The answer must consist only of the lines from the line with "CNT_LO = 6;" to the line with "epos, eneg, w_eneg;", both included, exactly as they stand below.
═════ DATA PROVIDED ═════
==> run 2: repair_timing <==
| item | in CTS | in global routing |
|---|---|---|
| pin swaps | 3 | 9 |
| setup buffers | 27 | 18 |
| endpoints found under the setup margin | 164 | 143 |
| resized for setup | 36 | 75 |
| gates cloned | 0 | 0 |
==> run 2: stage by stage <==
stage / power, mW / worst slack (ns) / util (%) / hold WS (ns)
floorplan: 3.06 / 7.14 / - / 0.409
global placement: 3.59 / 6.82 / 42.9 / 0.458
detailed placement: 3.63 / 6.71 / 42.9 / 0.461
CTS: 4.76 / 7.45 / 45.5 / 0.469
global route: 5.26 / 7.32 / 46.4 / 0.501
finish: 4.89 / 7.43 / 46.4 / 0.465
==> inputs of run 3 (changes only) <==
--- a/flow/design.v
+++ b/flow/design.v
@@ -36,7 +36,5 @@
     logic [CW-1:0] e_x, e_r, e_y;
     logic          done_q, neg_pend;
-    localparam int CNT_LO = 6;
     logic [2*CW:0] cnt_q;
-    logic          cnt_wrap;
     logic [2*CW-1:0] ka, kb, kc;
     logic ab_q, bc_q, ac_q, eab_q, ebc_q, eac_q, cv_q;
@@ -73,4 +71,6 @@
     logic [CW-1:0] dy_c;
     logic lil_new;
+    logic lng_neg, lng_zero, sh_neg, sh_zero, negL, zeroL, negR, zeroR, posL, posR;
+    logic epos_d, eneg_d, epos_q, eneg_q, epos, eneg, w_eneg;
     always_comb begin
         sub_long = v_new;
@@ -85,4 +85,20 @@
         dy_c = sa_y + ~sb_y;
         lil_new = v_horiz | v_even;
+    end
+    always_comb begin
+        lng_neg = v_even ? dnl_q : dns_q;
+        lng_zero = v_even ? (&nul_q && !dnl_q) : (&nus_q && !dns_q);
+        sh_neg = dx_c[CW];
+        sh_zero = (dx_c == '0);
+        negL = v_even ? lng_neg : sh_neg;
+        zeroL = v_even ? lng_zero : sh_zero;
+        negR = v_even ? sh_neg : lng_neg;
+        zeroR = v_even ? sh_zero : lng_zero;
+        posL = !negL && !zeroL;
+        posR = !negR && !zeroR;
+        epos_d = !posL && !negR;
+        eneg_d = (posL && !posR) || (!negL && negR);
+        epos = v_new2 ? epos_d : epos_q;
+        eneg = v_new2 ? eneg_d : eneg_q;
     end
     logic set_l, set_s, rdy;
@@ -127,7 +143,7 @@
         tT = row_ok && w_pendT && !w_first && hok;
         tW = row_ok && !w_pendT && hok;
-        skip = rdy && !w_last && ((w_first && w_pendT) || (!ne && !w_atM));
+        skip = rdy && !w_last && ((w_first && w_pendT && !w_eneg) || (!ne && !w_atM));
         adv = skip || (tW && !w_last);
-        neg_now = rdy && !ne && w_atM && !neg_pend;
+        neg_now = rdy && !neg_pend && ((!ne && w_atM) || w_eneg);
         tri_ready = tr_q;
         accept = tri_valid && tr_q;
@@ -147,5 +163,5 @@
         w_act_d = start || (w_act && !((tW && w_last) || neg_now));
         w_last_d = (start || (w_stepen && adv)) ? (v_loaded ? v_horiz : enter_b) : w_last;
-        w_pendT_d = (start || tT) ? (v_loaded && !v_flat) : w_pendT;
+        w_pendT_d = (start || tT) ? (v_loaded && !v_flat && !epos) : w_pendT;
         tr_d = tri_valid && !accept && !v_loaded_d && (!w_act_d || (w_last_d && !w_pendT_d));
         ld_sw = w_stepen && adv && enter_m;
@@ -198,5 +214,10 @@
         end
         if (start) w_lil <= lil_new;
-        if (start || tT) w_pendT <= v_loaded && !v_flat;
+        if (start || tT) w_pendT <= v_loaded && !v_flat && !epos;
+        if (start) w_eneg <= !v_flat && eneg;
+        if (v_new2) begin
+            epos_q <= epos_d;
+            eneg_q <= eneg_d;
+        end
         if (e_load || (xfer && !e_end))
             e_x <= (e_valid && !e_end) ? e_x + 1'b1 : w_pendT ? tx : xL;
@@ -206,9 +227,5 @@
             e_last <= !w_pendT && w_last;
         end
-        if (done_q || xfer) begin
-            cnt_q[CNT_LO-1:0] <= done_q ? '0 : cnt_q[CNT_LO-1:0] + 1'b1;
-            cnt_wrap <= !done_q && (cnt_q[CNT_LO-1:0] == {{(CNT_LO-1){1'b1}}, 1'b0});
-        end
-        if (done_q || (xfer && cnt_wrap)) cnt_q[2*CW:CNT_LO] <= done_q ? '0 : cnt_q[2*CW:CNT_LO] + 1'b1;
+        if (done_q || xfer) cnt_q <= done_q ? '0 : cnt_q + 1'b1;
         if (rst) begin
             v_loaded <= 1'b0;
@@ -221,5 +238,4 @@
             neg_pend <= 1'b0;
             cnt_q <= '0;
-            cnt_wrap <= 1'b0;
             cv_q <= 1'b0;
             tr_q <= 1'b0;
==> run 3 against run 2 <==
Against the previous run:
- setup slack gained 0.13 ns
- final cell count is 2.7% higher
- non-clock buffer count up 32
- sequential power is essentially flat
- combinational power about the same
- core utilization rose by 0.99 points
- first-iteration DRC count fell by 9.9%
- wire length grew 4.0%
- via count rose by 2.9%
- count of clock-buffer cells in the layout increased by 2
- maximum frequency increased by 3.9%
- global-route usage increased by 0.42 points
═════
TASK ANSWER:
-    localparam int CNT_LO = 6;
     logic [2*CW:0] cnt_q;
-    logic          cnt_wrap;
     logic [2*CW-1:0] ka, kb, kc;
     logic ab_q, bc_q, ac_q, eab_q, ebc_q, eac_q, cv_q;
@@ -73,4 +71,6 @@
     logic [CW-1:0] dy_c;
     logic lil_new;
+    logic lng_neg, lng_zero, sh_neg, sh_zero, negL, zeroL, negR, zeroR, posL, posR;
+    logic epos_d, eneg_d, epos_q, eneg_q, epos, eneg, w_eneg;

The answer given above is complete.